I just drove home from a lecture gig in Easton, Pa. -- a town which used to be a major regional railroad hub, from which twelve trains a day once ran to New York, but, alas, no more. So I drove. Much of the route took me through northern New Jersey, where the ranks of the new subdivisions and jive-plastic condo clusters are marching clear across the Poconos to the Pennsylvania line and beyond. There is apparently some idea that we will continue indefinitely to be nation of happy motorists, and monocultures of McHouses and McCondos are just what we need to accessorize our lives.
In fact, all you see absolutely everywhere around America anymore is a jamboree of motor vehicles (and their furnishings). Everything else has become an afterthought or a historical residue.
Easton was an interesting case. It had been a manufacturing down in its heyday, as well as railroad town. The old industrial infrastructure was still visable in the form of ruins -- a majestic but boarded-up 19th century brick silk-works, the rusting remnants of the railroad bridges, the vacant lots where the local breweries once stood. The town's site in an elbow of the Lehigh Valley was very dramatic, and several neighborhoods loomed on bluffs above the old town center, which itself contained a beautiful central square with an obelisk in the middle, and quite few lovely streets coming off it where handsome rows of 19th century buildings still stood intact.

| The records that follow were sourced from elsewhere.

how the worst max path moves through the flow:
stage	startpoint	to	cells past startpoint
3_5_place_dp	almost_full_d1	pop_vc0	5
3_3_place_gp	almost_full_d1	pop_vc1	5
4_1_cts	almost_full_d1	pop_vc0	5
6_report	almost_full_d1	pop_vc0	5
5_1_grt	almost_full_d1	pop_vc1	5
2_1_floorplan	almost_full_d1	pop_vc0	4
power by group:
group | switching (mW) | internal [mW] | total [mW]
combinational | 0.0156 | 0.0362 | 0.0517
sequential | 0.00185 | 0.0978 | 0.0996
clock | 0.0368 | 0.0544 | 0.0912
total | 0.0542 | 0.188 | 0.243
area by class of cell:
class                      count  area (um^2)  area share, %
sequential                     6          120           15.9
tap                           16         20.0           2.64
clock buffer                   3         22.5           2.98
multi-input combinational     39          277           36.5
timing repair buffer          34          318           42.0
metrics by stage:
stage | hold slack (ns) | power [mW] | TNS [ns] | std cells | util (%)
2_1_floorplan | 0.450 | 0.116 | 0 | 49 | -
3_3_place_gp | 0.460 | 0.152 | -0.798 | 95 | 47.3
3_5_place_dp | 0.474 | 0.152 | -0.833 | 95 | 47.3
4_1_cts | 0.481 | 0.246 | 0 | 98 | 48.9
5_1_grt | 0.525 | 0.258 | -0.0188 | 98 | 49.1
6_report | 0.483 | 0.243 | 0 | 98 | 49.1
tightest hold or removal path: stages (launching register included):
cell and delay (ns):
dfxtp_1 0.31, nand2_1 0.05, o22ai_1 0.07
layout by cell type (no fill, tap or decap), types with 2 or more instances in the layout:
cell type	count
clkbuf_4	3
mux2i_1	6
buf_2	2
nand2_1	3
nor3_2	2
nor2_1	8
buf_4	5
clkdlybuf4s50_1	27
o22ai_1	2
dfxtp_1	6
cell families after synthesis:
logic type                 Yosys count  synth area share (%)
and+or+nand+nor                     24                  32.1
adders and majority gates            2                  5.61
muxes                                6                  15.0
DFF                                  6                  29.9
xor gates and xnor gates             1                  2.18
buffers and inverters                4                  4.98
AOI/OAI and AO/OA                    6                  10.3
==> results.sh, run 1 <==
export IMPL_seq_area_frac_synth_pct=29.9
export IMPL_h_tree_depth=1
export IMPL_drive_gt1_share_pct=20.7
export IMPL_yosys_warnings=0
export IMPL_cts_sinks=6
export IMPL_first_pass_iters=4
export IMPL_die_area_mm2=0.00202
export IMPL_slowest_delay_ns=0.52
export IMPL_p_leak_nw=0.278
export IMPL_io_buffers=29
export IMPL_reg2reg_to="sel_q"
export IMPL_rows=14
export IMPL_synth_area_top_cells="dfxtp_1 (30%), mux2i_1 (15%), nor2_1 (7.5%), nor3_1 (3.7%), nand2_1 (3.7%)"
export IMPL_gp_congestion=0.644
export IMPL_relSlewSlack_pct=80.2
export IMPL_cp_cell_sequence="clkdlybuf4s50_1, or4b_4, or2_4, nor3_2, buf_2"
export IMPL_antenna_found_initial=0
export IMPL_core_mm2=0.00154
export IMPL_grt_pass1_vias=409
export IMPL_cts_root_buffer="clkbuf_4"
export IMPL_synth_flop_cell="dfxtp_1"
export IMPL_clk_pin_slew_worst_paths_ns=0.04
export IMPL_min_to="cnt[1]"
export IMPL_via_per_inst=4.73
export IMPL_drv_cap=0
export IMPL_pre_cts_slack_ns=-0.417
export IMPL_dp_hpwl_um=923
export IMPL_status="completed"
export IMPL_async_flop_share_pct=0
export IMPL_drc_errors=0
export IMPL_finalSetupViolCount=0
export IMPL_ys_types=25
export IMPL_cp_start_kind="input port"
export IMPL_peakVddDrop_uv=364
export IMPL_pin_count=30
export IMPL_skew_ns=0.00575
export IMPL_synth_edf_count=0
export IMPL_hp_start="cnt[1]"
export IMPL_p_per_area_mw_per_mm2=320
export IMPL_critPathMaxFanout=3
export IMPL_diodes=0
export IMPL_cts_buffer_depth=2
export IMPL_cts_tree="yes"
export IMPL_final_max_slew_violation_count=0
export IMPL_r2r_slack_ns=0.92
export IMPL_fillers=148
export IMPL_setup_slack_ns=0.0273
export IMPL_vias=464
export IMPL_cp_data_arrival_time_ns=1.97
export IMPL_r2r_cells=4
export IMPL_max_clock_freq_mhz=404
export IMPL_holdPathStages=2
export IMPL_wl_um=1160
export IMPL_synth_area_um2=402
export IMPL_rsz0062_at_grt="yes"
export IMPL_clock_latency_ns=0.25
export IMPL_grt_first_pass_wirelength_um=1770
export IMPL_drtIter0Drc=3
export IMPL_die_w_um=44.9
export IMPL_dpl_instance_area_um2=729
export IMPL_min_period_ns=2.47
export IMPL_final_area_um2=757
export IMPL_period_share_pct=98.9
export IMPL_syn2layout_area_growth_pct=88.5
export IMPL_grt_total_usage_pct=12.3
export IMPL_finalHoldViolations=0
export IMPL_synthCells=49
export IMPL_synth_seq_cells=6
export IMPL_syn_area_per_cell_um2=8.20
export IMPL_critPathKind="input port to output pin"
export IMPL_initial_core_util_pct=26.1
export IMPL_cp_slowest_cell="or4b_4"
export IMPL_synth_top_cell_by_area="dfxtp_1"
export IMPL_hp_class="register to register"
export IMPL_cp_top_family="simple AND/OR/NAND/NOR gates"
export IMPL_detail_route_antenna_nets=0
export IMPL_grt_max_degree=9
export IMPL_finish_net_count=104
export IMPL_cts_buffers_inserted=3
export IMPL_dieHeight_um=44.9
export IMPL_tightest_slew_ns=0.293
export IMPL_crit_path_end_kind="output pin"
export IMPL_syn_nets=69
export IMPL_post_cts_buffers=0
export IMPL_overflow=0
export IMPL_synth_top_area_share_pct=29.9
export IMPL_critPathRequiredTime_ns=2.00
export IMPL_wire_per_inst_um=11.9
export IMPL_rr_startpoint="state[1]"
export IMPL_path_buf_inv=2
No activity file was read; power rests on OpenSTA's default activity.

But half the town two blocks over on the other side of the square at been bulldozed in a foolish "urban renewal" demolition spree that wiped out 500 buildings. That fabric had been replaced by acres of surface parking, a "senior housing" project that looked like a set of packing crates, a strip mall, and a Mickey-D. There was one splendid neighborhood on the hill around Lafayette College. The others were in various stages of decrepitation. Druggies and their suppliers, I was told, had been moving there on a wholesale basis for a decade or more -- New York City was seventy miles away -- and the old row houses once occupied by factory workers, merchants, and professionals had been chopped up into gnarly little apartments. The heavyweight boxer, Larry Holmes, who lives in the 'burbs outside Easton, had financed two horrendous office-park type buildings on a street near the riverfront (Bushkill Creek) that had been turned into a mini-freeway, with help from the villainous Penn-DOT.
It also looked as if some prodigy of an aluminum siding salesman had blown through town about 1957 and sold seven-eighths of the population on his product. Now the claddings were miserably fatigued and dented, their enamel oxidized in scrofulous patches, and the soffits gray-green with the automobile exhaust of the ages.
I got the sense from talking to a newspaper reporter there that the town's economy was in terrible trouble. Lucent Technology had just closed up a big new operation nearby, shedding up to ten thousand jobs that the town boosters had pinned their hopes on. Lesser businesses had shed more thousands.
I did my thing in an evening slide-talk at a lovely old chapel on the Lafayette campus. The group that brought me in was determined to do better things with the town than their fathers and grandfathers had, but they acted pretty demoralized. Their local politicians were clueless and uninterested in anything but fast food boxes, yet more parking, and other mindless sops to the life of endless motoring.
The audience didn't believe me when I told them to expect a future that featured a lot less driving (and parking). They never do, even the ones who understand how devastating our sick romance with cars has been. They seemed even more shocked when one questioner asked about the hydrogen economy promised by President Bush and I offered my opinion that it was a utter fantasy. The next big energy source for the US is much more likely to be coal, and perhaps Easton's fortunes will turn on their proximity to the big seams of anthracite a few miles to the north. You can bet it will be a much more austere economy, anyway you cut it.
For all its troubles the place is at least fortunate to be a traditional town located on an important geographic site. One can't help but be much more pessimistic about those ranks of McHouses and McCondos I saw on the way in and out. Rolling north toward home on I-287, the radio was full of pre-war jitter news. Crude oil was nearing $40 a barrel. How much longer can this game run, I wondered.